▸ Problem statement
Using the listing below, copy exactly the lines from the one containing "counts stalled cycles." to the one containing "output logic [3:0]", both lines included, and no others.

▸ Supplied records
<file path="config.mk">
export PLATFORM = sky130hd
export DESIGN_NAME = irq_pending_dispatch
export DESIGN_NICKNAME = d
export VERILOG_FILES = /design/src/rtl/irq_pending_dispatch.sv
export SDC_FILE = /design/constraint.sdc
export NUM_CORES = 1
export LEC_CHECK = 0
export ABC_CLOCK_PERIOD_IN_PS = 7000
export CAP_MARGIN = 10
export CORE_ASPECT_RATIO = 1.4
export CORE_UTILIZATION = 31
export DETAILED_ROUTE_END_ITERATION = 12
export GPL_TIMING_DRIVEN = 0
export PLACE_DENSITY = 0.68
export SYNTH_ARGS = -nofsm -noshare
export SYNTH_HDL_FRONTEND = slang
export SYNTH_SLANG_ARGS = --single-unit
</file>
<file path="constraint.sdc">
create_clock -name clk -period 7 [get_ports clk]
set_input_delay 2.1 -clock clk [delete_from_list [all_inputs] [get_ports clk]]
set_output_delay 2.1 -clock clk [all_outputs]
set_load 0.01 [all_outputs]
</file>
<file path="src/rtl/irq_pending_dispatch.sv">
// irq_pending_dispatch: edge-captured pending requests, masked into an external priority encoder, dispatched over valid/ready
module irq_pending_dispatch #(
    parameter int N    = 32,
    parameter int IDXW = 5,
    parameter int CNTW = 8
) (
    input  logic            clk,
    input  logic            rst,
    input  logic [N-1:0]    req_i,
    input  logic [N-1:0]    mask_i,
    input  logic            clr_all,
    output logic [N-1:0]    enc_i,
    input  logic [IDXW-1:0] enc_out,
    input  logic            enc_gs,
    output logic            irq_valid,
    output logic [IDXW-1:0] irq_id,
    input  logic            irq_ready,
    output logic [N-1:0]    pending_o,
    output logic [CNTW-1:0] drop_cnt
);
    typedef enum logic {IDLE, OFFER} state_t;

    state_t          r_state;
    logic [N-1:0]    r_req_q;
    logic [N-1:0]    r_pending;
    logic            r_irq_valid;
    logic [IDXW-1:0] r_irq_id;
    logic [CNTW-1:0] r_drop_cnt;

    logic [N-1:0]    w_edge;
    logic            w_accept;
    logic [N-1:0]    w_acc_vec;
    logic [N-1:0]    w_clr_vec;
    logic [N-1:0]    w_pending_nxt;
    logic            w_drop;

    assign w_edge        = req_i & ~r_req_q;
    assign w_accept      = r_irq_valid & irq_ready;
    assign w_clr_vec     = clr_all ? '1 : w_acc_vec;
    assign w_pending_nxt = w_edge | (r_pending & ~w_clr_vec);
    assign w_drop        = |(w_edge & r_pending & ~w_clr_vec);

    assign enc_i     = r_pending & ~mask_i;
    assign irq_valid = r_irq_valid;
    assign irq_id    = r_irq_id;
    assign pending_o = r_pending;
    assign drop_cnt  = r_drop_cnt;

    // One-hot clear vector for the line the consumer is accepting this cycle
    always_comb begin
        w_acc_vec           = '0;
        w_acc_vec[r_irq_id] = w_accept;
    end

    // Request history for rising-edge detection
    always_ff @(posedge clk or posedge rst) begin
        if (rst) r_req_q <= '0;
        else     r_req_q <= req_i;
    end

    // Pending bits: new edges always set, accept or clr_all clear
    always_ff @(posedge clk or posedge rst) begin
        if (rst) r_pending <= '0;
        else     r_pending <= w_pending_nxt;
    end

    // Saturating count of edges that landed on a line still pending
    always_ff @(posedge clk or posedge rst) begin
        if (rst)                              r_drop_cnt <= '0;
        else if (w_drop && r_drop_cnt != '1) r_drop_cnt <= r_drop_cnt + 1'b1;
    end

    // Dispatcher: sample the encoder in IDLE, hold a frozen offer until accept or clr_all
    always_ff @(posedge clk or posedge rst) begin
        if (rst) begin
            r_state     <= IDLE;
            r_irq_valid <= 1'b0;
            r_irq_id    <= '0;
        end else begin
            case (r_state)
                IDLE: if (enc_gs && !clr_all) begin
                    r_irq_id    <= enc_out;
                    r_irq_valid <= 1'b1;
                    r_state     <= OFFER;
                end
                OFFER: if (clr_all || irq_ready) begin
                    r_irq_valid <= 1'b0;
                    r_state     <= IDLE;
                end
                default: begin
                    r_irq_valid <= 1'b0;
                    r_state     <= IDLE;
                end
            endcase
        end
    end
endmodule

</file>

...

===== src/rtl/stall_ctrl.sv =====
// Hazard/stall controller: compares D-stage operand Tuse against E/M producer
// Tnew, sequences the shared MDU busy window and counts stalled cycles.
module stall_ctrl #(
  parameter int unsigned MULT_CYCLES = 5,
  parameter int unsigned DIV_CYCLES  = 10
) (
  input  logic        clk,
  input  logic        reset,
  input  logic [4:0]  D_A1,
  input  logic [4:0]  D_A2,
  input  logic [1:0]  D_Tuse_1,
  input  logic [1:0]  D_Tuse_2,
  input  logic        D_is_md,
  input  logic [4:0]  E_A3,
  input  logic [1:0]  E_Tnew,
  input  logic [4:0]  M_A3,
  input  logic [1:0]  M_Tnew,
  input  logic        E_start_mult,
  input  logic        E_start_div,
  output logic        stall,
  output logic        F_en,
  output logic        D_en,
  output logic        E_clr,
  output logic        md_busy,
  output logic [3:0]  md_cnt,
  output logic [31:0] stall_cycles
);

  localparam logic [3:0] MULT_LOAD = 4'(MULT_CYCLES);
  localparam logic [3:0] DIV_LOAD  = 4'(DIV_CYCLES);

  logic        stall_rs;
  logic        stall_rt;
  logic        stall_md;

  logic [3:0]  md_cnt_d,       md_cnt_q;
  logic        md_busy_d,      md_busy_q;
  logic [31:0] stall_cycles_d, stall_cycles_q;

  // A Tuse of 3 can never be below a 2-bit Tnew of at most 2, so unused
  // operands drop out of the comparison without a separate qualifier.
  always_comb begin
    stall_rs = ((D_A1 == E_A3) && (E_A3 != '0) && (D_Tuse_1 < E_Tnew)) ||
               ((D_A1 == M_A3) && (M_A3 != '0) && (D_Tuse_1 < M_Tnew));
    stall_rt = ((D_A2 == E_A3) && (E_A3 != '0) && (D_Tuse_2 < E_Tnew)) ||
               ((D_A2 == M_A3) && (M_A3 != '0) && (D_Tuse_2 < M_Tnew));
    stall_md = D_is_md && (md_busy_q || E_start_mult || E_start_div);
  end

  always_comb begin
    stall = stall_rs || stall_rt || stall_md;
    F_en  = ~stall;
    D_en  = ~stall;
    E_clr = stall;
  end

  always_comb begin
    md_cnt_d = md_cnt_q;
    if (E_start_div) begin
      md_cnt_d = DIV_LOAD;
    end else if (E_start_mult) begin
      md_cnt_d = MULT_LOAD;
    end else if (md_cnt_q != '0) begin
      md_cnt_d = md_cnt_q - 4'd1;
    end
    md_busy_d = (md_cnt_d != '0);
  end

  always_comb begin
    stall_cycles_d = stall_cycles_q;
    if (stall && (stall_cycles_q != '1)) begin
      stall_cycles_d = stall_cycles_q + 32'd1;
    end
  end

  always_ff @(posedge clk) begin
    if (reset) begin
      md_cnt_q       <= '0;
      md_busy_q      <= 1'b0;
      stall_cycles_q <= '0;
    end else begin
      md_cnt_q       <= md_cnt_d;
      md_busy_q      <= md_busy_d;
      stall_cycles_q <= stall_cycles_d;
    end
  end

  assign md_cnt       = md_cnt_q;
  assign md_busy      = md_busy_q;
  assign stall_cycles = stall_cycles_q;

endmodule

▸ The completed task
// Tnew, sequences the shared MDU busy window and counts stalled cycles.
module stall_ctrl #(
  parameter int unsigned MULT_CYCLES = 5,
  parameter int unsigned DIV_CYCLES  = 10
) (
  input  logic        clk,
  input  logic        reset,
  input  logic [4:0]  D_A1,
  input  logic [4:0]  D_A2,
  input  logic [1:0]  D_Tuse_1,
  input  logic [1:0]  D_Tuse_2,
  input  logic        D_is_md,
  input  logic [4:0]  E_A3,
  input  logic [1:0]  E_Tnew,
  input  logic [4:0]  M_A3,
  input  logic [1:0]  M_Tnew,
  input  logic        E_start_mult,
  input  logic        E_start_div,
  output logic        stall,
  output logic        F_en,
  output logic        D_en,
  output logic        E_clr,
  output logic        md_busy,
  output logic [3:0]  md_cnt,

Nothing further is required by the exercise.